— Exercise objective —
Write out, from the entries below, exactly the lines that run between the lines holding "localparam logic [31:0] clock_control_mask" and "localparam int fine_lsb", inclusive, and stop there.
===== Provided data =====
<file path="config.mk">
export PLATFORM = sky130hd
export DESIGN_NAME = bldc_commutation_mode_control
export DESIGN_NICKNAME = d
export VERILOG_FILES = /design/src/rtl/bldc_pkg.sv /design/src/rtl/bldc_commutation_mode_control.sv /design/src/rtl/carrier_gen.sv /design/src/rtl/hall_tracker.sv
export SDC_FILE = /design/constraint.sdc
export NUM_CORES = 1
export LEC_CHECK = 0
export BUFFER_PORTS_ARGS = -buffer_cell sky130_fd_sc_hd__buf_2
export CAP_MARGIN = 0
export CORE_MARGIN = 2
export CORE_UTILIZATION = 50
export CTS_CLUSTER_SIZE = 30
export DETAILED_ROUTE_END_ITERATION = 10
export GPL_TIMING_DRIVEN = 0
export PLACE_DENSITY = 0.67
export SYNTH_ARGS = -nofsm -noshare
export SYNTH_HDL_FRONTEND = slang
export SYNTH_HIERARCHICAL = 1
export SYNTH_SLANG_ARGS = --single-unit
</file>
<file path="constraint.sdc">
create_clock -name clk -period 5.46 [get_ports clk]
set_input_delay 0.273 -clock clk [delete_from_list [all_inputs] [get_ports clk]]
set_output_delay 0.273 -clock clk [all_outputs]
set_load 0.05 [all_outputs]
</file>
=====
===== Provided data =====
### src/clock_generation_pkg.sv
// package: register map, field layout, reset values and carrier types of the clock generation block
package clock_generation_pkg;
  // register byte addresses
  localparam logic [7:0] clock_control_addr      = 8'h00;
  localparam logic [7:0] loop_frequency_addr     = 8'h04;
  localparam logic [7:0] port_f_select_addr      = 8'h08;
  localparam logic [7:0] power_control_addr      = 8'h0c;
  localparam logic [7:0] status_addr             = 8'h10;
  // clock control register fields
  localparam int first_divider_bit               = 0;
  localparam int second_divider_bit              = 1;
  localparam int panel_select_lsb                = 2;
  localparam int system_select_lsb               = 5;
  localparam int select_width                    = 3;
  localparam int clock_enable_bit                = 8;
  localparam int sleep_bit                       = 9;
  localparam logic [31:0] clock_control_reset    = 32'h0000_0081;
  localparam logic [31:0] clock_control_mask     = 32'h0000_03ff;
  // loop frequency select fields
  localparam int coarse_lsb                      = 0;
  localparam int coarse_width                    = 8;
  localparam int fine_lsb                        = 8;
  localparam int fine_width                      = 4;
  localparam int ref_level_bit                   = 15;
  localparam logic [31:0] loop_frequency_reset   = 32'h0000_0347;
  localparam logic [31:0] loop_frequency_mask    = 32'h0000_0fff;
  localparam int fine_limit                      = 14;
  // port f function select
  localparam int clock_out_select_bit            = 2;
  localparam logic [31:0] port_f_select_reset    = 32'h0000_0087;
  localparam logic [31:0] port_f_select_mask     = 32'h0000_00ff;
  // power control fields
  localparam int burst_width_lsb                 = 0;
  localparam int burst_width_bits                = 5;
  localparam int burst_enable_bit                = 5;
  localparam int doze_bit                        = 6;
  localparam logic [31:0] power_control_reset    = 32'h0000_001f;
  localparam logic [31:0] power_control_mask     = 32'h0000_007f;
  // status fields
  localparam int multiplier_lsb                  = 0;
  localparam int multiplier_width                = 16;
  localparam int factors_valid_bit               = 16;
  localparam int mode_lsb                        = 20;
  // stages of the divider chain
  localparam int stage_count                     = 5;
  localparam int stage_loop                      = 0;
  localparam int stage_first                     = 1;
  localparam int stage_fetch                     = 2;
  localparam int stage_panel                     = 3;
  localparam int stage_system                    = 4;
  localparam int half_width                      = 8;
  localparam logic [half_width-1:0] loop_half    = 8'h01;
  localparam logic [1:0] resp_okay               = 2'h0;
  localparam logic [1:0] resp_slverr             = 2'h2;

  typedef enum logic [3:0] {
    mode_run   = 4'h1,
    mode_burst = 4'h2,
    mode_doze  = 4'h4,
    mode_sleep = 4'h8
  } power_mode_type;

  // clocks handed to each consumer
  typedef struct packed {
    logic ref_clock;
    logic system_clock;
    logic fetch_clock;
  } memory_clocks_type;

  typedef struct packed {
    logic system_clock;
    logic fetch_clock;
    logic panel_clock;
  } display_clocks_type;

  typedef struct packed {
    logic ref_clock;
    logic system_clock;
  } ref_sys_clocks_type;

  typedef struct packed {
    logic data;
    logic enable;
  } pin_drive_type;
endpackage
=====
===== Provided data =====
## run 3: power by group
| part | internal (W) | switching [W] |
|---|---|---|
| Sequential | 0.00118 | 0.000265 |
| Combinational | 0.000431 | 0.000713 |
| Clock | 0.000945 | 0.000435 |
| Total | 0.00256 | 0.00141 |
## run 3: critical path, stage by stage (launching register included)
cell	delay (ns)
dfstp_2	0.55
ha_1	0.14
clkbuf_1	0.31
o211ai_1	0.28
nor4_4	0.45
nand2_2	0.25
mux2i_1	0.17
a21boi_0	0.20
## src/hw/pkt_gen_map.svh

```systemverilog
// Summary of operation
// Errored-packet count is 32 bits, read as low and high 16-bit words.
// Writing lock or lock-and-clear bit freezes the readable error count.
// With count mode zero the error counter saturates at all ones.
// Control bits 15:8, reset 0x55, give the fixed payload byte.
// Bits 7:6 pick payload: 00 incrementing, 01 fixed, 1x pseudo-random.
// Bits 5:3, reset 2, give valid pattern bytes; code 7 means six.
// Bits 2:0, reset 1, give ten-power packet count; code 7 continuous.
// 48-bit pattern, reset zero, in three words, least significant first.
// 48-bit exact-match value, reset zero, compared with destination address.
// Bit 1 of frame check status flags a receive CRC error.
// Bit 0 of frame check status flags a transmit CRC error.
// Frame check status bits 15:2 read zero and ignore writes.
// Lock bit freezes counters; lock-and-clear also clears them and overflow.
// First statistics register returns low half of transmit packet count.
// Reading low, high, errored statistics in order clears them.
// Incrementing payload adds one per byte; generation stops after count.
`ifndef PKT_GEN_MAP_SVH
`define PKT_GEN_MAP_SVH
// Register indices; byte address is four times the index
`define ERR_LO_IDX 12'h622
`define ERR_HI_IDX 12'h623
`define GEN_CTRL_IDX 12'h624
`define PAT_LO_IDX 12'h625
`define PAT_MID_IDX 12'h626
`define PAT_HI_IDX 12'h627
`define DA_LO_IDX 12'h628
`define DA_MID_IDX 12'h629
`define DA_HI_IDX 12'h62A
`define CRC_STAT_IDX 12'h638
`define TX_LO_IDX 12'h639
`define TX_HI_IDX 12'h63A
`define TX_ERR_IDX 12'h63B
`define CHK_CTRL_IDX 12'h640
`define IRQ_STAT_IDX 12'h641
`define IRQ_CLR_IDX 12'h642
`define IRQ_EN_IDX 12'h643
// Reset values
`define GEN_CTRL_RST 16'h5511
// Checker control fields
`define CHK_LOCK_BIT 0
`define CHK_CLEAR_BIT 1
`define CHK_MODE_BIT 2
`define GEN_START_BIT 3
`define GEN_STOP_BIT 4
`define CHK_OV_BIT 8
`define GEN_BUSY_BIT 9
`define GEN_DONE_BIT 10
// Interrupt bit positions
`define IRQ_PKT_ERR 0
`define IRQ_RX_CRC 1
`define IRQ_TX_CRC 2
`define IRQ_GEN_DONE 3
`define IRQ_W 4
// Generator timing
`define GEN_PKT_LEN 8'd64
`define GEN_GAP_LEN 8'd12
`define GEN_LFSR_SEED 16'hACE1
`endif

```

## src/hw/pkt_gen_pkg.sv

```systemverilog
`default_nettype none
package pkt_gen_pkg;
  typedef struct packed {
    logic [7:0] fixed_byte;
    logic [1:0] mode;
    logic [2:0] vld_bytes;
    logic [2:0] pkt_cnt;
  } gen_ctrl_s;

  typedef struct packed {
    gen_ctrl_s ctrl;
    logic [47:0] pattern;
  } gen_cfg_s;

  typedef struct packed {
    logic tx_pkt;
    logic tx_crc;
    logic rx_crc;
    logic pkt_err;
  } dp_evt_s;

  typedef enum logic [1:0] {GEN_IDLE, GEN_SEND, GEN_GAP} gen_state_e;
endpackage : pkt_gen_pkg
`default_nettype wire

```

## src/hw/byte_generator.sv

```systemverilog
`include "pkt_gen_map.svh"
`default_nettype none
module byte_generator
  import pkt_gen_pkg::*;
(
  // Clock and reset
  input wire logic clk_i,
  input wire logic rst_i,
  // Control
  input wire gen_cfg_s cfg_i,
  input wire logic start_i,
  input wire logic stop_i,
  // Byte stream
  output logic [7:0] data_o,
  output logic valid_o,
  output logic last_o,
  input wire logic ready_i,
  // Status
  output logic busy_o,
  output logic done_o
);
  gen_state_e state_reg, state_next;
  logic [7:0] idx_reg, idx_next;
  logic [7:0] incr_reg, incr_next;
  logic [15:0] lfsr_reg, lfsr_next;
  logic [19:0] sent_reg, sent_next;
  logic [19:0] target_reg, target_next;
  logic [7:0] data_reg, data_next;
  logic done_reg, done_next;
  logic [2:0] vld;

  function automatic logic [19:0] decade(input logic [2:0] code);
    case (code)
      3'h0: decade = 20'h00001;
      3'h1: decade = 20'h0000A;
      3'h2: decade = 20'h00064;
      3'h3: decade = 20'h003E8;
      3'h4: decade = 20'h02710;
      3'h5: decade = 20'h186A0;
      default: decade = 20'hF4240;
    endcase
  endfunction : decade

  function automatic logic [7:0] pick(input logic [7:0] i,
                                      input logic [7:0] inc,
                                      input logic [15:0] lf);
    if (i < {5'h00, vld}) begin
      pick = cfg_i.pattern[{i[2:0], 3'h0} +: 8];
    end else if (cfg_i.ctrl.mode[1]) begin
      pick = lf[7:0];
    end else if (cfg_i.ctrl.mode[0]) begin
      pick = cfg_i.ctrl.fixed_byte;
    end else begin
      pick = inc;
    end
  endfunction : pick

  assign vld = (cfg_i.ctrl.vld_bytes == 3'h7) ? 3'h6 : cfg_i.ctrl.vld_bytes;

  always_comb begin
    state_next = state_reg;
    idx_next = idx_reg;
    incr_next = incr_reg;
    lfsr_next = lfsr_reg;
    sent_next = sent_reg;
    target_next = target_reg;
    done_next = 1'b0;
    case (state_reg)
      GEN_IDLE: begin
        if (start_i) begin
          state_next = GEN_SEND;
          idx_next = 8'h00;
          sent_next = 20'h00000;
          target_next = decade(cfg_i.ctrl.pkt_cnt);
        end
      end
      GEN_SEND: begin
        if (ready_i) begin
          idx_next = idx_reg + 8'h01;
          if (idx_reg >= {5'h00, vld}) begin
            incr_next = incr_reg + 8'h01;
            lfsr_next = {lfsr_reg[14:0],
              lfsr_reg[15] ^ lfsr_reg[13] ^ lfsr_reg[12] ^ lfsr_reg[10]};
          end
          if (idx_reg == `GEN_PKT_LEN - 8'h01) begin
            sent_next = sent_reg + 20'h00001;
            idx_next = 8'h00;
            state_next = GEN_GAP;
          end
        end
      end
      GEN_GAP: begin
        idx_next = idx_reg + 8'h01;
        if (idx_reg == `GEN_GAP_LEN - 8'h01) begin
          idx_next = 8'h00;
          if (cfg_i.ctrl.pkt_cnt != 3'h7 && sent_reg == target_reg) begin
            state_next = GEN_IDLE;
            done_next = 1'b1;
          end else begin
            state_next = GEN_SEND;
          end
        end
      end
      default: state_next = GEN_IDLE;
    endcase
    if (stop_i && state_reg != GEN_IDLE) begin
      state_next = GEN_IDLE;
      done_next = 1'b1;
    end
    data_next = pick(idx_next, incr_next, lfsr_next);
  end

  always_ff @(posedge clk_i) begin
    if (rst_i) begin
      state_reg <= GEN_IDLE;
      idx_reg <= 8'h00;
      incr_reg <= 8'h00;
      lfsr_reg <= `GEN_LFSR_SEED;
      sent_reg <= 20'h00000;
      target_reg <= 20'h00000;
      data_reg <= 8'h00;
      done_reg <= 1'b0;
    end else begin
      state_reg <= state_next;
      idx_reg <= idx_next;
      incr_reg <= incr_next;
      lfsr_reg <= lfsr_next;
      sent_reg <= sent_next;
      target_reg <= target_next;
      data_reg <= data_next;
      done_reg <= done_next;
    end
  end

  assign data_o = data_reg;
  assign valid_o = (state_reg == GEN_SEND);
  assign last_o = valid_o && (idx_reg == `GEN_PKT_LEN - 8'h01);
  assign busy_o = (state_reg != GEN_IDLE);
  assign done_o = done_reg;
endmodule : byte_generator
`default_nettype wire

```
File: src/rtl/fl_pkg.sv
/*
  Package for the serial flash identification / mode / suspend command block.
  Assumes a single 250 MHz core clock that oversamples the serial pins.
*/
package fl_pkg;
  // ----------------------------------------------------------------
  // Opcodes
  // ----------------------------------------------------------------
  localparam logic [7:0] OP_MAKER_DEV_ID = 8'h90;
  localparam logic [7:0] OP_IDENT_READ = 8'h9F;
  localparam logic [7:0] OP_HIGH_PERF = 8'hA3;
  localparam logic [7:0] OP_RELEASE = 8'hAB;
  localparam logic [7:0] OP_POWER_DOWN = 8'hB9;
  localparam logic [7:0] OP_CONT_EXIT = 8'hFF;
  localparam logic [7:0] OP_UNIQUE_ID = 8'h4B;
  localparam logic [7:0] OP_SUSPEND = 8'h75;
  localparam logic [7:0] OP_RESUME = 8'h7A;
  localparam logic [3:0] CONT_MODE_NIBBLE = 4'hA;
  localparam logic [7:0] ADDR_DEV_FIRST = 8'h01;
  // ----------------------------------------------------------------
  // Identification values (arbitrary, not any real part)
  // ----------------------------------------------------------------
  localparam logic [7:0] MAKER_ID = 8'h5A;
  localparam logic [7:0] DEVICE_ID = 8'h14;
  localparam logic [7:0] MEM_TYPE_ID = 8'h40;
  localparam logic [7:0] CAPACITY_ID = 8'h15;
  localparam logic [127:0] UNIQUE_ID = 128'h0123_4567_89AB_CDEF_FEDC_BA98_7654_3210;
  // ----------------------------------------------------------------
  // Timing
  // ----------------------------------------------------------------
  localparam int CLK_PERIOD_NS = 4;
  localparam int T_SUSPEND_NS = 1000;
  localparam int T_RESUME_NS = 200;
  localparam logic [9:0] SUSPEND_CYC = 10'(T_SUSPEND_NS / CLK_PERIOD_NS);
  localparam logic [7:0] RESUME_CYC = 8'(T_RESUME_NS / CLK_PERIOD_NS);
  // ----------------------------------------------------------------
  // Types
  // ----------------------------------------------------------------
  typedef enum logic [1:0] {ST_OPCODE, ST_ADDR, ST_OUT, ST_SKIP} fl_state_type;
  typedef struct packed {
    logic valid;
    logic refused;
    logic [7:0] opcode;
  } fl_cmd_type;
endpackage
=====
— Answer below —
  localparam logic [31:0] clock_control_mask     = 32'h0000_03ff;
  // loop frequency select fields
  localparam int coarse_lsb                      = 0;
  localparam int coarse_width                    = 8;
  localparam int fine_lsb                        = 8;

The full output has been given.